Problem statement: Filter the entries below, keeping only lines with "switching".
Material for the task below:
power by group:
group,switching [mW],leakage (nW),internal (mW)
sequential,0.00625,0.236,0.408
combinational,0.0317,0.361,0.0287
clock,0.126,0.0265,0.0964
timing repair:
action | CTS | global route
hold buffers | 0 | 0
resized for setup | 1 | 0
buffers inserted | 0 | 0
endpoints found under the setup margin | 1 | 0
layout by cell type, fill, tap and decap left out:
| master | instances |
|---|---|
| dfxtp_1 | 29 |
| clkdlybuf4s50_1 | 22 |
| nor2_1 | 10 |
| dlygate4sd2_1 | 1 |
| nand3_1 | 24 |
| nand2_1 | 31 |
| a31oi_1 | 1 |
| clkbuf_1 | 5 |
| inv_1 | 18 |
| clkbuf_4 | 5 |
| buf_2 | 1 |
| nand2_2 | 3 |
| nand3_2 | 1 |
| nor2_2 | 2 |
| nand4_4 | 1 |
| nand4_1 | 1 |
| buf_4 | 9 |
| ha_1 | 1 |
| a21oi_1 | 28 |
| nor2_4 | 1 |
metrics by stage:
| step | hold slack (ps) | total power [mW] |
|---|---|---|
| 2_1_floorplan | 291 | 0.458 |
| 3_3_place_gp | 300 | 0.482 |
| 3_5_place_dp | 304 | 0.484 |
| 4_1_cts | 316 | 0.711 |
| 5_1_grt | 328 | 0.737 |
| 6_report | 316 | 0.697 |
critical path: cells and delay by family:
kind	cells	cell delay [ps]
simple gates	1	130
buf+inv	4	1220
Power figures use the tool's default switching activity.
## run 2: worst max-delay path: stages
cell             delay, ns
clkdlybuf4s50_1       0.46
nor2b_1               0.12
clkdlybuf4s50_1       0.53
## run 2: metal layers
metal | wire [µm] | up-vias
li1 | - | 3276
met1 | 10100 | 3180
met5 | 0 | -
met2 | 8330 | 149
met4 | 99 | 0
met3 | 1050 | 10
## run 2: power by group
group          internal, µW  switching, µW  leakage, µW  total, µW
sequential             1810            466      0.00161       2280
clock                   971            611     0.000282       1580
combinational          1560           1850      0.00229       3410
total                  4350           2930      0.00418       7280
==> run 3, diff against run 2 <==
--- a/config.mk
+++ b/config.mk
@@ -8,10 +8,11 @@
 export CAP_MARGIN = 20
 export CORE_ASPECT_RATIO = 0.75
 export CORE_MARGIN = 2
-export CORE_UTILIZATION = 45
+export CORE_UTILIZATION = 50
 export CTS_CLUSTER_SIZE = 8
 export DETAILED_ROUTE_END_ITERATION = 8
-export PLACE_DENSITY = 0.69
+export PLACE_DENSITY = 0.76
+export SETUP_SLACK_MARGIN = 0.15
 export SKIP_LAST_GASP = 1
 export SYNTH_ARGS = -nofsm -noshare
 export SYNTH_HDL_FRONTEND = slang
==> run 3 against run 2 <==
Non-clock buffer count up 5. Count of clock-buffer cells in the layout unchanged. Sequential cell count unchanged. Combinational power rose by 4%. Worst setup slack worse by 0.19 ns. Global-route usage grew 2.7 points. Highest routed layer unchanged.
File: config.mk
export PLATFORM = sky130hd
export DESIGN_NAME = irq_dispatch
export DESIGN_NICKNAME = d
export VERILOG_FILES = /design/src/rtl/irq_dispatch.sv
export SDC_FILE = /design/constraint.sdc
export NUM_CORES = 1
export LEC_CHECK = 0
export ABC_CLOCK_PERIOD_IN_PS = 1000
export CELL_PAD_IN_SITES_DETAIL_PLACEMENT = 2
export CELL_PAD_IN_SITES_GLOBAL_PLACEMENT = 2
export CORE_UTILIZATION = 25
export CTS_BUF_LIST = sky130_fd_sc_hd__clkbuf_4 sky130_fd_sc_hd__clkbuf_8
export CTS_CLUSTER_DIAMETER = 30
export DETAILED_ROUTE_END_ITERATION = 8
export PLACE_DENSITY = 0.87
export RECOVER_POWER = 100
export SYNTH_ARGS = -nofsm -noshare
export SYNTH_HDL_FRONTEND = slang
export SYNTH_SLANG_ARGS = --single-unit
File: constraint.sdc
create_clock -name clock -period 1 [get_ports clock]
set_input_delay 0.2 -clock clock [delete_from_list [all_inputs] [get_ports clock]]
set_output_delay 0.2 -clock clock [all_outputs]
set_load 0.02 [all_outputs]
`src/rtl/counter_pkg.sv`:
```
// Shared constants for the counter family: count-mode and direction encodings.
package counter_pkg;

  localparam logic MODE_WRAP = 1'b0;
  localparam logic MODE_SAT  = 1'b1;

  localparam logic DIR_DOWN  = 1'b0;
  localparam logic DIR_UP    = 1'b1;

endpackage : counter_pkg

```
`src/rtl/counter_prescaler.sv`:
```
// Enabled-cycle prescaler: pulses step on every PRESCALE-th enabled cycle.
// With PRESCALE=1 the counter is pinned at zero, so step simply follows en.
module counter_prescaler #(
  parameter int PRESCALE = 1
) (
  input  logic clk,
  input  logic reset,
  input  logic clr,
  input  logic en,
  output logic step
);

  localparam int              CW   = (PRESCALE > 1) ? $clog2(PRESCALE) : 1;
  localparam logic [CW-1:0]   LAST = CW'(PRESCALE - 1);

  logic [CW-1:0] cnt;

  // NOTE: sequential state is written with <= only, so every flop samples
  // pre-edge values regardless of block ordering.
  always_ff @(posedge clk) begin
    if (!reset || clr) begin
      cnt <= '0;
    end else if (en) begin
      cnt <= (cnt == LAST) ? '0 : cnt + 1'b1;
    end
  end

  assign step = en && (cnt == LAST);

endmodule : counter_prescaler

```
`src/rtl/updown_counter.sv`:
```
// Prescaled up/down counter with runtime limit, wrap/saturate and load.
// Optional snapshot register enabled by defining UPDOWN_COUNTER_CAPTURE_EN.
module updown_counter
  import counter_pkg::*;
#(
  parameter int WIDTH    = 8,
  parameter int PRESCALE = 1
) (
  input  logic             clk,
  input  logic             reset,
  input  logic             en,
  input  logic             up,
  input  logic             mode,
  input  logic             load,
  input  logic [WIDTH-1:0] load_val,
  input  logic [WIDTH-1:0] limit,
`ifdef UPDOWN_COUNTER_CAPTURE_EN
  input  logic             capture,
  output logic [WIDTH-1:0] cap_val,
`endif
  output logic [WIDTH-1:0] out,
  output logic             tc,
  output logic             at_zero,
  output logic             at_limit
);

  logic             step;
  logic [WIDTH-1:0] step_out;
  logic             step_tc;
  logic [WIDTH-1:0] load_clamped;

  // A load restarts the step period, so it also clears the prescaler.
  counter_prescaler #(
    .PRESCALE (PRESCALE)
  ) u_prescaler (
    .clk   (clk),
    .reset (reset),
    .clr   (load),
    .en    (en),
    .step  (step)
  );

  // NOTE: every output of this block gets a default first, so no path
  // leaves a value unassigned and no latch is inferred.
  always_comb begin
    step_out = out;
    step_tc  = 1'b0;
    if (up == DIR_UP) begin
      if (out < limit) begin
        step_out = out + 1'b1;
      end else begin
        step_out = (mode == MODE_SAT) ? limit : '0;
        step_tc  = 1'b1;
      end
    end else begin
      // A lowered limit snaps the count back into range without a pulse.
      if (out > limit) begin
        step_out = limit;
      end else if (out == '0) begin
        step_out = (mode == MODE_SAT) ? '0 : limit;
        step_tc  = 1'b1;
      end else begin
        step_out = out - 1'b1;
      end
    end
  end

  assign load_clamped = (load_val > limit) ? limit : load_val;

  always_ff @(posedge clk) begin
    if (!reset) begin
      out <= '0;
      tc  <= 1'b0;
    end else if (load) begin
      out <= load_clamped;
      tc  <= 1'b0;
    end else if (step) begin
      out <= step_out;
      tc  <= step_tc;
    end else begin
      tc  <= 1'b0;
    end
  end

`ifdef UPDOWN_COUNTER_CAPTURE_EN
  // Snapshot takes the pre-edge count, independent of same-edge load/step.
  always_ff @(posedge clk) begin
    if (!reset) begin
      cap_val <= '0;
    end else if (capture) begin
      cap_val <= out;
    end
  end
`endif

  assign at_zero  = (out == '0);
  assign at_limit = (out == limit);

endmodule : updown_counter

```
## src/rtl/flag_sequencer_if.sv

```systemverilog
// Execute-stage flag sequencer bus: instruction controls and flag sources in,
// condition result, bypassed flags and hazard status out.
interface flag_sequencer_if;
  logic       ValidE;
  logic       FlushE;
  logic [3:0] CondE;
  logic [1:0] FlagsWriteE;
  logic       MultStartE;
  logic       MultDoneE;
  logic [3:0] MultFlagsE;
  logic [3:0] ALUFlagsE;
  logic       CondExE;
  logic [3:0] FlagsE;
  logic       FlagStallE;
  logic       MultBusyE;
  logic       MultTimeoutE;

  modport master (
    output ValidE, FlushE, CondE, FlagsWriteE, MultStartE, MultDoneE,
           MultFlagsE, ALUFlagsE,
    input  CondExE, FlagsE, FlagStallE, MultBusyE, MultTimeoutE
  );

  modport slave (
    input  ValidE, FlushE, CondE, FlagsWriteE, MultStartE, MultDoneE,
           MultFlagsE, ALUFlagsE,
    output CondExE, FlagsE, FlagStallE, MultBusyE, MultTimeoutE
  );
endinterface

```

## src/rtl/flag_sequencer.sv

```systemverilog
// Owns the NZCV register, forwards late multiplier flags on their done cycle,
// evaluates ARM condition codes and stalls flag consumers behind a pending multiply.
module flag_sequencer #(
  parameter int MAX_MULT_CYCLES = 16,
  parameter int CNT_W           = 5
) (
  input logic              clk,
  input logic              reset,
  flag_sequencer_if.slave  bus
);

  typedef enum logic {IDLE, MULT_PEND} state_t;

  localparam logic [CNT_W-1:0] CntMax = CNT_W'(MAX_MULT_CYCLES);

  state_t           r_state, w_nextState;
  logic [3:0]       r_flags, w_nextFlags, w_flagsE;
  logic [1:0]       r_pendMask, w_nextMask;
  logic [CNT_W-1:0] r_waitCnt, w_nextCnt;
  logic             r_timeout, w_nextTimeout;
  logic             w_doneCycle, w_condPass, w_stall, w_accept;
  logic             w_n, w_z, w_c, w_v, w_ge;

  assign w_doneCycle = (r_state == MULT_PEND) && bus.MultDoneE;

  // Zero-cycle forwarding: only the fields the multiply owns are replaced.
  always_comb begin
    w_flagsE = r_flags;
    if (w_doneCycle) begin
      if (r_pendMask[1]) w_flagsE[3:2] = bus.MultFlagsE[3:2];
      if (r_pendMask[0]) w_flagsE[1:0] = bus.MultFlagsE[1:0];
    end
  end

  assign w_n  = w_flagsE[3];
  assign w_z  = w_flagsE[2];
  assign w_c  = w_flagsE[1];
  assign w_v  = w_flagsE[0];
  assign w_ge = (w_n == w_v);

  always_comb begin
    w_condPass = 1'b0;
    case (bus.CondE)
      4'b0000: w_condPass = w_z;
      4'b0001: w_condPass = ~w_z;
      4'b0010: w_condPass = w_c;
      4'b0011: w_condPass = ~w_c;
      4'b0100: w_condPass = w_n;
      4'b0101: w_condPass = ~w_n;
      4'b0110: w_condPass = w_v;
      4'b0111: w_condPass = ~w_v;
      4'b1000: w_condPass = w_c & ~w_z;
      4'b1001: w_condPass = ~(w_c & ~w_z);
      4'b1010: w_condPass = w_ge;
      4'b1011: w_condPass = ~w_ge;
      4'b1100: w_condPass = ~w_z & w_ge;
      4'b1101: w_condPass = ~(~w_z & w_ge);
      4'b1110: w_condPass = 1'b1;
      default: w_condPass = 1'b0;
    endcase
  end

  // Unconditional instructions that leave the flags alone need nothing from the multiply.
  assign w_stall = (r_state == MULT_PEND) && !bus.MultDoneE && bus.ValidE && !bus.FlushE &&
                   ((bus.CondE != 4'b1110) || (bus.FlagsWriteE != 2'b00));

  assign w_accept = bus.ValidE && !bus.FlushE && !w_stall && w_condPass;

  assign bus.CondExE      = w_accept;
  assign bus.FlagsE       = w_flagsE;
  assign bus.FlagStallE   = w_stall;
  assign bus.MultBusyE    = (r_state == MULT_PEND);
  assign bus.MultTimeoutE = r_timeout;

  always_comb begin
    w_nextState   = r_state;
    w_nextFlags   = r_flags;
    w_nextMask    = r_pendMask;
    w_nextCnt     = r_waitCnt;
    w_nextTimeout = r_timeout;

    if (r_state == MULT_PEND) begin
      if (bus.MultDoneE) begin
        w_nextFlags = w_flagsE;
        w_nextState = IDLE;
        w_nextMask  = 2'b00;
      end else begin
        if (r_waitCnt < CntMax) w_nextCnt = r_waitCnt + 1'b1;
        if (w_nextCnt == CntMax) w_nextTimeout = 1'b1;
      end
    end

    // The younger instruction is applied last so its ALU fields win per field.
    if (w_accept) begin
      if (bus.MultStartE) begin
        if (bus.FlagsWriteE != 2'b00) begin
          w_nextState = MULT_PEND;
          w_nextMask  = bus.FlagsWriteE;
          w_nextCnt   = '0;
        end
      end else begin
        if (bus.FlagsWriteE[1]) w_nextFlags[3:2] = bus.ALUFlagsE[3:2];
        if (bus.FlagsWriteE[0]) w_nextFlags[1:0] = bus.ALUFlagsE[1:0];
      end
    end
  end

  always_ff @(posedge clk) begin
    if (reset) begin
      r_state    <= IDLE;
      r_flags    <= 4'b0000;
      r_pendMask <= 2'b00;
      r_waitCnt  <= '0;
      r_timeout  <= 1'b0;
    end else begin
      r_state    <= w_nextState;
      r_flags    <= w_nextFlags;
      r_pendMask <= w_nextMask;
      r_waitCnt  <= w_nextCnt;
      r_timeout  <= w_nextTimeout;
    end
  end

endmodule

```

## src/flat_wrapper.sv

```systemverilog
// flat-port wrapper written by rule: the top's interface ports become plain ports
module flag_sequencer_flat 
#(
  parameter int MAX_MULT_CYCLES = 16,
  parameter int CNT_W           = 5
)
  (clk, reset, bus_ValidE, bus_FlushE, bus_CondE, bus_FlagsWriteE, bus_MultStartE, bus_MultDoneE, bus_MultFlagsE, bus_ALUFlagsE, bus_CondExE, bus_FlagsE, bus_FlagStallE, bus_MultBusyE, bus_MultTimeoutE);
  flag_sequencer_if bus_i ();
  input logic clk;
  input logic reset;
  input wire logic [$bits(bus_i.ValidE)-1:0] bus_ValidE;
  input wire logic [$bits(bus_i.FlushE)-1:0] bus_FlushE;
  input wire logic [$bits(bus_i.CondE)-1:0] bus_CondE;
  input wire logic [$bits(bus_i.FlagsWriteE)-1:0] bus_FlagsWriteE;
  input wire logic [$bits(bus_i.MultStartE)-1:0] bus_MultStartE;
  input wire logic [$bits(bus_i.MultDoneE)-1:0] bus_MultDoneE;
  input wire logic [$bits(bus_i.MultFlagsE)-1:0] bus_MultFlagsE;
  input wire logic [$bits(bus_i.ALUFlagsE)-1:0] bus_ALUFlagsE;
  output wire logic [$bits(bus_i.CondExE)-1:0] bus_CondExE;
  output wire logic [$bits(bus_i.FlagsE)-1:0] bus_FlagsE;
  output wire logic [$bits(bus_i.FlagStallE)-1:0] bus_FlagStallE;
  output wire logic [$bits(bus_i.MultBusyE)-1:0] bus_MultBusyE;
  output wire logic [$bits(bus_i.MultTimeoutE)-1:0] bus_MultTimeoutE;
  assign bus_i.ValidE = bus_ValidE;
  assign bus_i.FlushE = bus_FlushE;
  assign bus_i.CondE = bus_CondE;
  assign bus_i.FlagsWriteE = bus_FlagsWriteE;
  assign bus_i.MultStartE = bus_MultStartE;
  assign bus_i.MultDoneE = bus_MultDoneE;
  assign bus_i.MultFlagsE = bus_MultFlagsE;
  assign bus_i.ALUFlagsE = bus_ALUFlagsE;
  assign bus_CondExE = bus_i.CondExE;
  assign bus_FlagsE = bus_i.FlagsE;
  assign bus_FlagStallE = bus_i.FlagStallE;
  assign bus_MultBusyE = bus_i.MultBusyE;
  assign bus_MultTimeoutE = bus_i.MultTimeoutE;
  flag_sequencer #(.MAX_MULT_CYCLES(MAX_MULT_CYCLES), .CNT_W(CNT_W)) u_core (.clk(clk), .reset(reset), .bus(bus_i));
endmodule
```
End of Material for the task.
Task solution:
group,switching [mW],leakage (nW),internal (mW)
Power figures use the tool's default switching activity.
group          internal, µW  switching, µW  leakage, µW  total, µW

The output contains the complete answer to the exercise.